Records shown -

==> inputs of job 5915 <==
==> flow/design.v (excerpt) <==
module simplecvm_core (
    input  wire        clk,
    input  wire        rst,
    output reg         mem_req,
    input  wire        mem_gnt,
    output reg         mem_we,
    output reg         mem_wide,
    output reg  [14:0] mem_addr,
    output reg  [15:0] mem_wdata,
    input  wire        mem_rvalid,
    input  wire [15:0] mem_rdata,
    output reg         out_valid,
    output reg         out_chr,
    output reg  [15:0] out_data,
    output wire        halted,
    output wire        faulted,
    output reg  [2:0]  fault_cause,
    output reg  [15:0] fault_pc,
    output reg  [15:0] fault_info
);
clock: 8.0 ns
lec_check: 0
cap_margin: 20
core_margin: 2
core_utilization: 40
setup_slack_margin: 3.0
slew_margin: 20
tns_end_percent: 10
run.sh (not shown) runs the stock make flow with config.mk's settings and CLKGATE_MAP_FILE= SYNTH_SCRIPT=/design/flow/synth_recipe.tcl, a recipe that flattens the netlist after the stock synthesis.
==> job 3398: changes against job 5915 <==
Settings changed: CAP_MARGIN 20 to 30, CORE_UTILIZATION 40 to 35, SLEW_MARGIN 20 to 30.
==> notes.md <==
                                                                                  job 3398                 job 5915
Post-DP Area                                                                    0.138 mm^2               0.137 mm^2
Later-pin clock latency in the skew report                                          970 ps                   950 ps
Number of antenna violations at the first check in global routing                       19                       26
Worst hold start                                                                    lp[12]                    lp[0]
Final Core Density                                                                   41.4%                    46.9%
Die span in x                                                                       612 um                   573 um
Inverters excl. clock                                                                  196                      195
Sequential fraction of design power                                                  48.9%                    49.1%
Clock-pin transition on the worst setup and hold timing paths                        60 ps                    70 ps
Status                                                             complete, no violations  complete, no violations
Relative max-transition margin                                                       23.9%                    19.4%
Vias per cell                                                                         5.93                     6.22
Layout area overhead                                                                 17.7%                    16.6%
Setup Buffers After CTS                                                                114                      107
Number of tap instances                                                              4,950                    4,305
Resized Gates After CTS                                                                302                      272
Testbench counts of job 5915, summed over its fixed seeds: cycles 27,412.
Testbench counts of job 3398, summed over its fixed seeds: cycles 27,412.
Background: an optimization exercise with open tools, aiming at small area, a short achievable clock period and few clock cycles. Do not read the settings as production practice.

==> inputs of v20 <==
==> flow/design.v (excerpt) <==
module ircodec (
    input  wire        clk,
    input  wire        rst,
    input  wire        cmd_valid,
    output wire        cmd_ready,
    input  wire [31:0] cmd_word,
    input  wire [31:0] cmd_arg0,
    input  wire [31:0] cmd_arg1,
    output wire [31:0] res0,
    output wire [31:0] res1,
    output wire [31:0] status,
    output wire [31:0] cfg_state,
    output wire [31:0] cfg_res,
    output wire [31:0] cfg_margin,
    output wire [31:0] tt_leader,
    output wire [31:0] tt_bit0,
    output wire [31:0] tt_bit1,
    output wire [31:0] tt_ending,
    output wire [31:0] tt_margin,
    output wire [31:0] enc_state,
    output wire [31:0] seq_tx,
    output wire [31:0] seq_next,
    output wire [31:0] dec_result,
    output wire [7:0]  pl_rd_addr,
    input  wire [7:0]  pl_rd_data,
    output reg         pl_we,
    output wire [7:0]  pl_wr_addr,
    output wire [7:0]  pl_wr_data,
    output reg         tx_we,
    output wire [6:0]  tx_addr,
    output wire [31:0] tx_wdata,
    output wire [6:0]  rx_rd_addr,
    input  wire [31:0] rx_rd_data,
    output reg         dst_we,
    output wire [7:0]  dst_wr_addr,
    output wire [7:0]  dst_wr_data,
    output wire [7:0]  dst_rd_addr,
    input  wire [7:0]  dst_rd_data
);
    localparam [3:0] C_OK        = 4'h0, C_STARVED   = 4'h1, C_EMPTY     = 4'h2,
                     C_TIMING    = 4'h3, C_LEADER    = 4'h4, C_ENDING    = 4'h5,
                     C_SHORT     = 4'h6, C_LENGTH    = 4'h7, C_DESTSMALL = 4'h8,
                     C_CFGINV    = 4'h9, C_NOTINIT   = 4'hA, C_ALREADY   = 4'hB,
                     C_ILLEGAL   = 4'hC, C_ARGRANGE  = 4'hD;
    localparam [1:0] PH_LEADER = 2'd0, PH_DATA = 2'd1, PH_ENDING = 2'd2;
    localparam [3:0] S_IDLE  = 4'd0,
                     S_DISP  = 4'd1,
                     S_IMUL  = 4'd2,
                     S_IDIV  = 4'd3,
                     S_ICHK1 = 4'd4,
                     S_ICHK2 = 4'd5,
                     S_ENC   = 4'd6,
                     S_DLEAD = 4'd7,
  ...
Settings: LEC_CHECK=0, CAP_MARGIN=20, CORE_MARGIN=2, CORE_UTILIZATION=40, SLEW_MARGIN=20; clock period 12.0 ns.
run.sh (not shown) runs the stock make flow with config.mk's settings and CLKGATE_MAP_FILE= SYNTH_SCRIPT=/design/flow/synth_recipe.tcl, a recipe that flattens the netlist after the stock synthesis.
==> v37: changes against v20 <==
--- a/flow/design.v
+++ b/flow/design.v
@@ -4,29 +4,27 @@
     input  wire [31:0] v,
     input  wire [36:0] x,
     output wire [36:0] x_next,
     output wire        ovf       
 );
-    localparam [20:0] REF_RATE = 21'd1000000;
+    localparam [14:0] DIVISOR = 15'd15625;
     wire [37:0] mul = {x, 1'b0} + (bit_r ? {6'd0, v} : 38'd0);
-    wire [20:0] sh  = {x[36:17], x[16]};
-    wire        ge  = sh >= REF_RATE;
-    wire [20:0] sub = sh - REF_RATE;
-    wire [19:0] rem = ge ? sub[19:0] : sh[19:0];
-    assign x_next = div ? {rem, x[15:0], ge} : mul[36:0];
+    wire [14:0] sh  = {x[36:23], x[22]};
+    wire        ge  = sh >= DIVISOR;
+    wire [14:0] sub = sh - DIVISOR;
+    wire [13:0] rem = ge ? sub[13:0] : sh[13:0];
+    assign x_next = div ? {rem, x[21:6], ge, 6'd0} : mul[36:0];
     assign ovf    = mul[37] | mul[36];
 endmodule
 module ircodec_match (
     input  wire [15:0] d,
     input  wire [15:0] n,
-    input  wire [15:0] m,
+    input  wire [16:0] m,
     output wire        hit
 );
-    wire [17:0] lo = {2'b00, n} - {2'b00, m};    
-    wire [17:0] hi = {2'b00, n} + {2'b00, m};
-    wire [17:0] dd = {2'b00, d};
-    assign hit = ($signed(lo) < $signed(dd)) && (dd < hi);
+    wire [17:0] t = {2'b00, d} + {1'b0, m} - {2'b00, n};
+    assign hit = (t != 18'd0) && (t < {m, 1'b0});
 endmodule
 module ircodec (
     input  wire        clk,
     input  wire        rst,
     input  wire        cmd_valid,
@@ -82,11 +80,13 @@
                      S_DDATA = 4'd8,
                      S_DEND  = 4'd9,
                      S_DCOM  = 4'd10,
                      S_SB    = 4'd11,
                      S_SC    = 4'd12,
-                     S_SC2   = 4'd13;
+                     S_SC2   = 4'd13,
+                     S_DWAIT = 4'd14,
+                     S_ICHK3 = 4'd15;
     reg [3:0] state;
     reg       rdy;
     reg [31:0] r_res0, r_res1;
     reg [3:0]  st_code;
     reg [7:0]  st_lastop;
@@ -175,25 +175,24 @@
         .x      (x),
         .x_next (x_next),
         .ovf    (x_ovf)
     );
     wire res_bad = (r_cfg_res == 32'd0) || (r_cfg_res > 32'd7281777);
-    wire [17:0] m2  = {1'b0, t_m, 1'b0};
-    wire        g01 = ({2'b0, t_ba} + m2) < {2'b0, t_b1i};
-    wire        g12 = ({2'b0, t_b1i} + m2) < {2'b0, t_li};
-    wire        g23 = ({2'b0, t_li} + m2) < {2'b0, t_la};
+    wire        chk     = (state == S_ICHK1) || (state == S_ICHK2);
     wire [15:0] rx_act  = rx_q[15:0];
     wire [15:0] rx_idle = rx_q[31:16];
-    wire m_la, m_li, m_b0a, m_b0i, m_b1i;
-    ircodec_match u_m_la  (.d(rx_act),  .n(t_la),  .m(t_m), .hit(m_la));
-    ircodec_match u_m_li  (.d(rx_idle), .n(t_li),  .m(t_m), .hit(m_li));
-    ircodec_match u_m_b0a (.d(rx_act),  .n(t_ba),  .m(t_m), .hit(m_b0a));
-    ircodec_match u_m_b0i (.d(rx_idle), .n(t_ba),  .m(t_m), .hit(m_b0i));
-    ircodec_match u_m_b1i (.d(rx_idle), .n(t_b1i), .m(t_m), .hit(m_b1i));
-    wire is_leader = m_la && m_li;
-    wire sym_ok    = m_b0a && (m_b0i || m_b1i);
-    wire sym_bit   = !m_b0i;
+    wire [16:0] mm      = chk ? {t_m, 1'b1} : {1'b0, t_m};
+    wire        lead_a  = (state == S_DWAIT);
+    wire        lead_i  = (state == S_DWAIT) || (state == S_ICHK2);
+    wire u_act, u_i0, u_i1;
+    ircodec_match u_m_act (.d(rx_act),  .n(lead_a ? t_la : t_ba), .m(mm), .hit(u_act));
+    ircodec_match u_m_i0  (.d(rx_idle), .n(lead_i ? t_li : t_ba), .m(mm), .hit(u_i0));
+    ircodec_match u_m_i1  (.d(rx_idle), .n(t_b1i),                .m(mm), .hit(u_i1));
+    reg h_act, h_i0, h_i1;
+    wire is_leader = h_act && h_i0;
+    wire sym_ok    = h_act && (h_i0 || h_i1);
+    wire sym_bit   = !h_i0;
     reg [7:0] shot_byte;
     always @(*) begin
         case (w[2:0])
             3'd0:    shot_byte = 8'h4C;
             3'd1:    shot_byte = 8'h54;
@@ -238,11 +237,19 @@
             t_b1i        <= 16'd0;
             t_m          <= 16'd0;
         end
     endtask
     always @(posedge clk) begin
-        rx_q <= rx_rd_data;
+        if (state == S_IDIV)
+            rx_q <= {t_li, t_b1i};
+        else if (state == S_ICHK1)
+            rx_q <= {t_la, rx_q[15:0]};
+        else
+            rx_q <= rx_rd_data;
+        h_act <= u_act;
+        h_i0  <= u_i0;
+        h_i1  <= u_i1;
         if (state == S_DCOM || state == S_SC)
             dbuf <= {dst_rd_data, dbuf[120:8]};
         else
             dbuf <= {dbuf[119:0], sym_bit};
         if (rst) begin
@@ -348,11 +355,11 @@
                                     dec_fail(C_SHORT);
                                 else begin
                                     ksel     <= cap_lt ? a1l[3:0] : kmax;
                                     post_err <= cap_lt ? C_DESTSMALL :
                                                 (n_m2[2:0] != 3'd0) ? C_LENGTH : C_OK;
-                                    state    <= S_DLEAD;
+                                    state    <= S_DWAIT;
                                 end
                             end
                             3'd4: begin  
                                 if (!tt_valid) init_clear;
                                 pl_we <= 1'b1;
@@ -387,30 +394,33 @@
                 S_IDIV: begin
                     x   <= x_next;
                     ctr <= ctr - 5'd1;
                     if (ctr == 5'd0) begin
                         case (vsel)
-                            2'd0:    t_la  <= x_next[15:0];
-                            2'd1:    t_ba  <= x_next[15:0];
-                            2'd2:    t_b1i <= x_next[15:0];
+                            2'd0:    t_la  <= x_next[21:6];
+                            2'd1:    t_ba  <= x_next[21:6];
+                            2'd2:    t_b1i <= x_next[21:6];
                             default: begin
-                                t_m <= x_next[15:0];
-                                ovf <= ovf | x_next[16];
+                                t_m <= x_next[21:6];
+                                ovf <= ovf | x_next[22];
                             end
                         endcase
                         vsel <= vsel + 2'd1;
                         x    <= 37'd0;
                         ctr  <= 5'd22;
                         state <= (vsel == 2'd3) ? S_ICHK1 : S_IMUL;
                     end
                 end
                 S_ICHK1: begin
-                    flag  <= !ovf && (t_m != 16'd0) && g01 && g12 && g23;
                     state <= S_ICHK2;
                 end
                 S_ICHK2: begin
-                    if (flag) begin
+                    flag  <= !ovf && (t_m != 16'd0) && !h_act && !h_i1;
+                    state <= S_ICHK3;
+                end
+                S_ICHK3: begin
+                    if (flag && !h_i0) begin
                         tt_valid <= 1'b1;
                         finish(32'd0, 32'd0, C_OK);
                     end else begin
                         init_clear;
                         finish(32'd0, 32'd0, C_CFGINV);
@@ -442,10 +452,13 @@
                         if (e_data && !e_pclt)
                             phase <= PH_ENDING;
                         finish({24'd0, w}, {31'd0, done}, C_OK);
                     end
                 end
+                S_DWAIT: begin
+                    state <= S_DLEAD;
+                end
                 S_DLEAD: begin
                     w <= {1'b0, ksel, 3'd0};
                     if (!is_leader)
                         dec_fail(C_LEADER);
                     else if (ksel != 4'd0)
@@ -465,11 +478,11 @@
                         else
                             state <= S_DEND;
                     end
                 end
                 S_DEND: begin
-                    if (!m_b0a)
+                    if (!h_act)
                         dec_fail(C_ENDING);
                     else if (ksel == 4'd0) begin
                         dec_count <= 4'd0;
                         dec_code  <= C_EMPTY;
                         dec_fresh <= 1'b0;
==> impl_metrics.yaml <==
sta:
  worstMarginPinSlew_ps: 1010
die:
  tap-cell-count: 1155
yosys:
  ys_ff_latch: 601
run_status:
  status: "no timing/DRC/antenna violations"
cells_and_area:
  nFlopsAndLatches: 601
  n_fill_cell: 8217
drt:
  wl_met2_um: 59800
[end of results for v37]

What needs to be done - Find the word "Number" in the entries, then copy out every line that has it.

Result below -
Number of antenna violations at the first check in global routing                       19                       26
Number of tap instances                                                              4,950                    4,305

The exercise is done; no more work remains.